Aldrington is an area in the city of Brighton and Hove in the ceremonial county of East Sussex, England. It was formerly a civil parish. For centuries it was meadow land along the English Channel stretching west from the old village of Hove to the old mouth of the River Adur, and it is now a prosperous residential area integrated within Hove.

==History==
There was Roman activity and settlement in the area. The Anglo-Saxons gave it the name Ealdhere's Tun — Ealdhere's farm — and the name appears in the Domesday Book as Eldretune. During the High Middle Ages the fortunes of the village waned as the mouth of the River Adur moved west to Portslade, and as acres of land were lost to the sea. By the end of the sixteenth century, its church dedicated to St Leonard was a ruin, and though the population rallied for a time in the seventeenth century by the 1831 census, the area recorded a population of just two.

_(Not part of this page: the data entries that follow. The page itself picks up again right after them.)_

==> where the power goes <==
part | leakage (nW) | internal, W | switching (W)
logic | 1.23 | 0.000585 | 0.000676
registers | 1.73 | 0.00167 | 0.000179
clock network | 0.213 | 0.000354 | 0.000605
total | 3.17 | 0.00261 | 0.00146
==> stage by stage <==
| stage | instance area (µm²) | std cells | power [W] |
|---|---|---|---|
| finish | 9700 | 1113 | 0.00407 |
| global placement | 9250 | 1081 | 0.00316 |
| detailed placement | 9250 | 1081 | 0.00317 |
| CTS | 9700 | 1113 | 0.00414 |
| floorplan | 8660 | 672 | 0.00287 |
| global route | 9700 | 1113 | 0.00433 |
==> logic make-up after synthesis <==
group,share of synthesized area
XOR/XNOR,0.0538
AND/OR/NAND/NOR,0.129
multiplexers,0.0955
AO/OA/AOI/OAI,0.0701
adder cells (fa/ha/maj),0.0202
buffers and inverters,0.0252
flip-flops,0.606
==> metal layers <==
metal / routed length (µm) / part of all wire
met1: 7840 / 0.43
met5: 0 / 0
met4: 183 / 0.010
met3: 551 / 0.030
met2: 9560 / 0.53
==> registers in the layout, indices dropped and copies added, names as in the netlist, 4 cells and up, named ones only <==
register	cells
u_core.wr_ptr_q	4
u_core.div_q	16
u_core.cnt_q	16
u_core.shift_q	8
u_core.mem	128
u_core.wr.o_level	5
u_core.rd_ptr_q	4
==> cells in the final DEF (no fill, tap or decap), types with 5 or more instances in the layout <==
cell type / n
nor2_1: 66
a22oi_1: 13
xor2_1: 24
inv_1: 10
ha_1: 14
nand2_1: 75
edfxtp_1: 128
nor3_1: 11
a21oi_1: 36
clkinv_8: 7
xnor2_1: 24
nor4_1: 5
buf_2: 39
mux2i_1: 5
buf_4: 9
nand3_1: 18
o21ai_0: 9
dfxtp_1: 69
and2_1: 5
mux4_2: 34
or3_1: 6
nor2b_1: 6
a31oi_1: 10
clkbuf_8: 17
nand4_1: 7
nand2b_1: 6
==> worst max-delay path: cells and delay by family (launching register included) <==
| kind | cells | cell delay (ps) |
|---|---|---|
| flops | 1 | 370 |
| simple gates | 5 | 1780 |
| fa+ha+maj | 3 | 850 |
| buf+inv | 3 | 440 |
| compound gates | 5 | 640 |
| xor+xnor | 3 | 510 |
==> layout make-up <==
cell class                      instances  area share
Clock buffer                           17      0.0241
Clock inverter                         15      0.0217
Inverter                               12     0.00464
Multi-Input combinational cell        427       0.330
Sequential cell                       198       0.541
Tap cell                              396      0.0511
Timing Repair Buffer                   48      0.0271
`src/rtl/rtype_program_loader.sv`:
```
// rtype_program_loader
//
// Assembles LEGv8 R-type ALU instructions (AND, ADD, ORR, ADDS, EOR, SUB,
// ANDS, SUBS) from field-level requests. Each instruction is written to
// instruction memory at sequential word addresses.
//
// The 3-bit op_sel uses the R-type decoder's {opcode[9], opcode[8], opcode[3]}
// selection. Rn, Rm and Rd sit exactly where the decoder extracts SA, SB and DA.
//
// Ports:
//   clock        system clock, rising-edge active
//   reset        asynchronous active-low reset
//   start        begin a load burst (sampled only when idle)
//   base_addr    first write address, latched when start is accepted
//   in_valid     request fields are valid
//   in_ready     loader can accept a request this cycle
//   op_sel       000 AND, 001 ADD, 010 ORR, 011 ADDS,
//                100 EOR, 101 SUB, 110 ANDS, 111 SUBS
//   rd, rn, rm   destination and source register numbers
//   shamt        shift amount field
//   in_last      marks the final request of a burst
//   mem_addr     memory write address
//   mem_data     encoded instruction word
//   mem_write_en write request, held until mem_ack
//   mem_ack      memory accepted the write this cycle
//   busy         high whenever the loader is not idle
//   done         one-cycle pulse at the end of a burst
//   count        instructions written in the current or last burst
module rtype_program_loader #(
  parameter int ADDR_W = 64,
  parameter int CNT_W  = 16
) (
  input  logic              clock,
  input  logic              reset,
  input  logic              start,
  input  logic [ADDR_W-1:0] base_addr,
  input  logic              in_valid,
  output logic              in_ready,
  input  logic [2:0]        op_sel,
  input  logic [4:0]        rd,
  input  logic [4:0]        rn,
  input  logic [4:0]        rm,
  input  logic [5:0]        shamt,
  input  logic              in_last,
  output logic [ADDR_W-1:0] mem_addr,
  output logic [31:0]       mem_data,
  output logic              mem_write_en,
  input  logic              mem_ack,
  output logic              busy,
  output logic              done,
  output logic [CNT_W-1:0]  count
);

  typedef enum logic [1:0] {
    ST_IDLE   = 2'd0,
    ST_ACCEPT = 2'd1,
    ST_WRITE  = 2'd2,
    ST_DONE   = 2'd3
  } state_t;

  // Build an R-type word. The fixed opcode bits are shared by all eight ALU ops.
  function automatic logic [31:0] encode_rtype(
    input logic [2:0] op_sel_v,
    input logic [4:0] rd_v,
    input logic [4:0] rn_v,
    input logic [4:0] rm_v,
    input logic [5:0] shamt_v
  );
    logic [10:0] opcode_v;
    opcode_v = {1'b1, op_sel_v[2], op_sel_v[1], 1'b0, 1'b1, 1'b0, 1'b1,
                op_sel_v[0], 3'b000};
    return {opcode_v, rm_v, shamt_v, rn_v, rd_v};
  endfunction

  state_t              state_r;
  state_t              state_next_s;
  logic [ADDR_W-1:0]   addr_r;
  logic [31:0]         word_r;
  logic                last_r;
  logic [CNT_W-1:0]    count_r;
  logic                in_ready_r;
  logic                mem_write_en_r;
  logic                busy_r;
  logic                done_r;
  logic                accept_fire_s;
  logic                write_fire_s;

  // Handshake qualifiers; each one is only meaningful in its own state.
  always_comb begin
    accept_fire_s = 1'b0;
    write_fire_s  = 1'b0;
    if (state_r == ST_ACCEPT) begin
      accept_fire_s = in_valid;
    end else begin
      accept_fire_s = 1'b0;
    end
    if (state_r == ST_WRITE) begin
      write_fire_s = mem_ack;
    end else begin
      write_fire_s = 1'b0;
    end
  end

  // Next-state logic for the load sequencer.
  always_comb begin
    state_next_s = state_r;
    case (state_r)
      ST_IDLE: begin
        if (start) begin
          state_next_s = ST_ACCEPT;
        end else begin
          state_next_s = ST_IDLE;
        end
      end
      ST_ACCEPT: begin
        if (in_valid) begin
          state_next_s = ST_WRITE;
        end else begin
          state_next_s = ST_ACCEPT;
        end
      end
      ST_WRITE: begin
        if (mem_ack && last_r) begin
          state_next_s = ST_DONE;
        end else if (mem_ack) begin
          state_next_s = ST_ACCEPT;
        end else begin
          state_next_s = ST_WRITE;
        end
      end
      ST_DONE: begin
        state_next_s = ST_IDLE;
      end
      default: begin
        state_next_s = ST_IDLE;
      end
    endcase
  end

  // State register.
  always_ff @(posedge clock or negedge reset) begin
    if (!reset) begin
      state_r <= ST_IDLE;
    end else begin
      state_r <= state_next_s;
    end
  end

  // Status outputs are registered from the next state. They therefore line up
  // with the state they describe and never depend combinationally on inputs.
  always_ff @(posedge clock or negedge reset) begin
    if (!reset) begin
      in_ready_r     <= 1'b0;
      mem_write_en_r <= 1'b0;
      busy_r         <= 1'b0;
      done_r         <= 1'b0;
    end else begin
      in_ready_r     <= (state_next_s == ST_ACCEPT);
      mem_write_en_r <= (state_next_s == ST_WRITE);
      busy_r         <= (state_next_s != ST_IDLE);
      done_r         <= (state_next_s == ST_DONE);
    end
  end

  // Datapath: address, count, encoded word and last flag.
  // Once a word is captured, it and the address stay frozen until the write is acked.
  always_ff @(posedge clock or negedge reset) begin
    if (!reset) begin
      addr_r  <= {ADDR_W{1'b0}};
      count_r <= {CNT_W{1'b0}};
      word_r  <= 32'h0000_0000;
      last_r  <= 1'b0;
    end else begin
      if ((state_r == ST_IDLE) && start) begin
        addr_r  <= base_addr;
        count_r <= {CNT_W{1'b0}};
      end else if (write_fire_s) begin
        addr_r  <= addr_r + ADDR_W'(3'd4);
        count_r <= count_r + CNT_W'(1'b1);
      end else begin
        addr_r  <= addr_r;
        count_r <= count_r;
      end
      if (accept_fire_s) begin
        word_r <= encode_rtype(op_sel, rd, rn, rm, shamt);
        last_r <= in_last;
      end else begin
        word_r <= word_r;
        last_r <= last_r;
      end
    end
  end

  assign in_ready     = in_ready_r;
  assign mem_write_en = mem_write_en_r;
  assign busy         = busy_r;
  assign done         = done_r;
  assign mem_addr     = addr_r;
  assign mem_data     = word_r;
  assign count        = count_r;

endmodule

```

In 1951 the parish had a population of 22,925. On 1 April 1974 the parish was abolished.

===Nineteenth century===
The area of Aldrington began to be developed from the late nineteenth century as a westward extension of Hove. The church of St Leonard was restored in 1878, and incorporates parts of the medieval structure. Aldrington was amalgamated with Hove in 1894. The ground plan of Aldrington was set out on a grid-iron system, most unusual within England. The main artery running east–west is New Church Road, a broad and straight residential road. Originally called simply Church Road. it was renamed New Church Road to reflect the opening of St Philip's Church in 1895. Parallel with it to the south is Kingsway (previously called Shoreham Road) which runs along the edge of the sea. Parallel to the north is Portland Road.

==Aldrington today==
The identity of Aldrington is as a residential area of Hove. It is characterised by late nineteenth and early twentieth century villa style houses on tree-lined roads. In places, particularly along the sea-front, are more recent apartment blocks. Channings (pictured) is typical of 20th century development; the colour scheme reflects the ubiquitous Brighton and Hove blue-green.

==Transport==
===Rail===
Aldrington railway station (formerly known at various times as Aldrington Halt, and as Dyke Junction) is located on the West Coastway Line west of Hove and east of Portslade.